# [EXERCISE]
Would you copy the material below word for word, beginning with its first line and ending with the line that contains "if (!rst_n) begin"?

++++++++++

### src/mult_pipe.sv
`timescale 1ns/1ps

module mult_pipe (
   input  logic                              clk,
   input  logic                              rst_n,
   input  logic                              start,
   input  logic [tomasulo_pkg::DATA_W-1:0]   rs,
   input  logic [tomasulo_pkg::DATA_W-1:0]   rt,
   input  logic [tomasulo_pkg::TAG_W-1:0]    tag_in,
   output logic                              result_valid,
   output logic [tomasulo_pkg::DATA_W-1:0]   result,
   output logic [tomasulo_pkg::TAG_W-1:0]    tag_out
);
   import tomasulo_pkg::*;

   logic [MULT_LAT-1:0] vld_q;
   logic [DATA_W-1:0]   prod_q [MULT_LAT];
   logic [TAG_W-1:0]    tag_q  [MULT_LAT];

   always_ff @(posedge clk) begin
      if (!rst_n) begin
         vld_q <= '0;
      end else begin
         vld_q <= {vld_q[MULT_LAT-2:0], start};
      end
   end

   // Only the low word of the product is kept
   always_ff @(posedge clk) begin
      prod_q[0] <= rs * rt;
      tag_q[0]  <= tag_in;
      for (int i = 1; i < MULT_LAT; i++) begin
         prod_q[i] <= prod_q[i-1];
         tag_q[i]  <= tag_q[i-1];
      end
   end

   assign result_valid = vld_q[MULT_LAT-1];
   assign result       = prod_q[MULT_LAT-1];
   assign tag_out      = tag_q[MULT_LAT-1];

endmodule
$ cat src/tomasulo_pkg.sv
package tomasulo_pkg;

   localparam int DATA_W      = 32;
   localparam int TAG_W       = 6;

   // Execution latencies in cycles from start to result_valid
   localparam int MULT_LAT    = 3;
   localparam int DIV_LAT     = 6;

   // Word index is taken from address bits 9:2
   localparam int CACHE_AW    = 8;
   localparam int CACHE_DEPTH = 256;

   // One bit per future CDB cycle, far enough ahead to cover a division
   localparam int RSV_W       = DIV_LAT + 1;

   localparam int DIV_CNT_W   = $clog2(DIV_LAT + 1);

   // Integer opcodes follow the MIPS function field encoding
   typedef enum logic [5:0] {
      ALU_BEQ = 6'h04,
      ALU_BNE = 6'h05,
      ALU_ADD = 6'h20,
      ALU_SUB = 6'h22,
      ALU_AND = 6'h24,
      ALU_OR  = 6'h25,
      ALU_XOR = 6'h26,
      ALU_SLT = 6'h2a
   } alu_op_e;

   typedef enum logic {
      LS_LOAD  = 1'b0,
      LS_STORE = 1'b1
   } ls_op_e;

endpackage

$ cat src/int_alu.sv
`timescale 1ns/1ps

module int_alu (
   input  tomasulo_pkg::alu_op_e             op,
   input  logic [tomasulo_pkg::DATA_W-1:0]   rs,
   input  logic [tomasulo_pkg::DATA_W-1:0]   rt,
   output logic [tomasulo_pkg::DATA_W-1:0]   result,
   output logic                              carry,
   output logic                              overflow,
   output logic                              branch,
   output logic                              branch_taken
);
   import tomasulo_pkg::*;

   logic [DATA_W:0] sum;
   logic [DATA_W:0] diff;
   logic            signed_lt;
   logic            equal;

   // Extra top bit holds the carry out of the add and the borrow of the subtract
   assign sum       = {1'b0, rs} + {1'b0, rt};
   assign diff      = {1'b0, rs} - {1'b0, rt};
   assign signed_lt = $signed(rs) < $signed(rt);
   assign equal     = (rs == rt);

   always_comb begin
      result       = '0;
      carry        = 1'b0;
      overflow     = 1'b0;
      branch       = 1'b0;
      branch_taken = 1'b0;
      case (op)
         ALU_ADD: begin
            result   = sum[DATA_W-1:0];
            carry    = sum[DATA_W];
            overflow = (rs[DATA_W-1] == rt[DATA_W-1]) &&
                       (sum[DATA_W-1] != rs[DATA_W-1]);
         end
         ALU_SUB: begin
            result   = diff[DATA_W-1:0];
            // Carry reports a borrow, set when rs is below rt unsigned
            carry    = diff[DATA_W];
            overflow = (rs[DATA_W-1] != rt[DATA_W-1]) &&
                       (diff[DATA_W-1] != rs[DATA_W-1]);
         end
         ALU_AND: result = rs & rt;
         ALU_OR:  result = rs | rt;
         ALU_XOR: result = rs ^ rt;
         ALU_SLT: result = {{(DATA_W-1){1'b0}}, signed_lt};
         ALU_BEQ: begin
            branch       = 1'b1;
            branch_taken = equal;
         end
         ALU_BNE: begin
            branch       = 1'b1;
            branch_taken = ~equal;
         end
         default: result = '0;
      endcase
   end

endmodule

$ cat config.mk
export PLATFORM = sky130hd
export DESIGN_NAME = int_alu
export DESIGN_NICKNAME = d
export VERILOG_FILES = /design/src/tomasulo_pkg.sv /design/src/int_alu.sv
export SDC_FILE = /design/constraint.sdc
export NUM_CORES = 1
export LEC_CHECK = 0
export ABC_CLOCK_PERIOD_IN_PS = 7900
export BUFFER_PORTS_ARGS = -buffer_cell sky130_fd_sc_hd__buf_2
export CORE_MARGIN = 2
export CORE_UTILIZATION = 55
export DETAILED_ROUTE_END_ITERATION = 7
export GPL_TIMING_DRIVEN = 0
export PLACE_DENSITY_LB_ADDON = 0.2
export SYNTH_ARGS = -nofsm -noshare
export SYNTH_HDL_FRONTEND = slang
export SYNTH_SLANG_ARGS = --single-unit
$ cat constraint.sdc
create_clock -name vclk -period 7.9
set_input_delay 0.79 -clock vclk [all_inputs]
set_output_delay 0.79 -clock vclk [all_outputs]
set_load 0.005 [all_outputs]
==> flow_summary.yaml, run 1 <==
drt:
  drtPass1Iterations: 7
  wl_per_cell_um: 19.2
  drt_iter0_drc: 611
  drt-total-wl_um: 18500
  drcViolationCount: 0
  dr_total_vias: 6353
  antenna_left: 0
  viasPerCell: 6.57
timing:
  worst_pin_slew_ps: 893
  finalSetupViolations: 0
  relSlewSlack_pct: 40.1
  grt_setup_unrepaired: "no"
  period_share_pct: 61.8
  tns_ps: 0
  finalHoldViolCount: 0
  min_period_ps: 4890
  fmaxAchievable_ghz: 0.205
  drv_slew: 0
logic_synthesis:
  syn_nets: 927
  yosysTopAreaCellShare_pct: 25.3
  ys_seq_area_share_pct: 0
  synth_most_common_cell: "ha_1"
  yosys.area_share.simple_pct: 21.1
  synth.largest_area_cell: "ha_1"
  netlist_instances: 754
  yosysWarningCount: 0
  synth_area_leaders: "ha_1 (25%), a21oi_1 (8.1%), inv_1 (7.1%)"
  synth_compound_area_share_pct: 39.0
  synthXorXnorAreaFrac_pct: 1.75
  syn_area_sq_um: 5000
  synth_cell_type_count: 78
  synth_common_cells: "ha_1 (101), inv_1 (95), a21oi_1 (81)"
  syn_area_per_cell_sq_um: 6.63
  synth_top_family_by_area: "compound AO/OA/AOI/OAI gates"
  synthMuxAreaShare_pct: 1.05
  synthAdderAreaFrac_pct: 26.1
setup_path:
  critical-path-top-delay-family: "compound AO/OA/AOI/OAI gates"
  crit_buf_inv: 3
  cpMostUsedCell: "buf_2"
  cp-end-kind: "output pin"
  cp_max_fo: 4
  cpPeakStageDelay_ps: 510
  critPathLaunchType: "input pin"
  crit_path_cell_trace: "buf_2 > ha_1 > inv_1 > fa_1 > nand2b_2 > a2111oi_4 > or3_1 > a211o_2 > a41oi_4 > o41ai_4 > nand4_1 > a32o_1 > a2111oi_2 > buf_2"
  worstPathRequired_ps: 7110
  critPathArrivalTime_ps: 4100
  worst_path_max_delay_cell: "o41ai_4"
  worstSetupPathType: "input pin to output pin"
pwr:
  power_density_nw_per_um2: 60.7
  peakVddDrop_mv: 0.0426
  leakage_nw: 2.87
placement:
  dp.cells: 967
  globalplace.congestion: 0.981
  portBuffers: 105
  dp_hpwl_um: 14400
grt:
  first_global_vias: 6016
  overflow: 0
  grt_pass1_wl_um: 29700
  grt_max_degree: 11
  antenna_found_initial: 0
  track_usage_pct: 36.5
die:
  start_util_pct: 57.0
  die_x_um: 99.3
  dieArea_sq_um: 9860
  core_sq_um: 8760
  die_y_um: 99.3
  rows: 34
  ioPinCount: 106
cts:
  hold_buffers: 0
  ctsResizeCount: 0
  post_cts_buffers: 0
cells_and_area:
  final.fill_count: 835
  seq_cell_count: 0
  area_growth_pct: 13.2
  drive_above_1_share_pct: 17.5
  final_nets: 1034
  n_antenna_cell: 0
  clkbuf_count: 0
  layoutNonFillerInstCount: 967
  seq_area_sq_um: 0
worst_hold_path:
  min_path_type: "input pin to output pin"
outcome:
  outcome: "completed"
job:
  drv_cap: 0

++++++++++

# [ANSWER TO THE PROBLEM]
### src/mult_pipe.sv
`timescale 1ns/1ps

module mult_pipe (
   input  logic                              clk,
   input  logic                              rst_n,
   input  logic                              start,
   input  logic [tomasulo_pkg::DATA_W-1:0]   rs,
   input  logic [tomasulo_pkg::DATA_W-1:0]   rt,
   input  logic [tomasulo_pkg::TAG_W-1:0]    tag_in,
   output logic                              result_valid,
   output logic [tomasulo_pkg::DATA_W-1:0]   result,
   output logic [tomasulo_pkg::TAG_W-1:0]    tag_out
);
   import tomasulo_pkg::*;

   logic [MULT_LAT-1:0] vld_q;
   logic [DATA_W-1:0]   prod_q [MULT_LAT];
   logic [TAG_W-1:0]    tag_q  [MULT_LAT];

   always_ff @(posedge clk) begin
      if (!rst_n) begin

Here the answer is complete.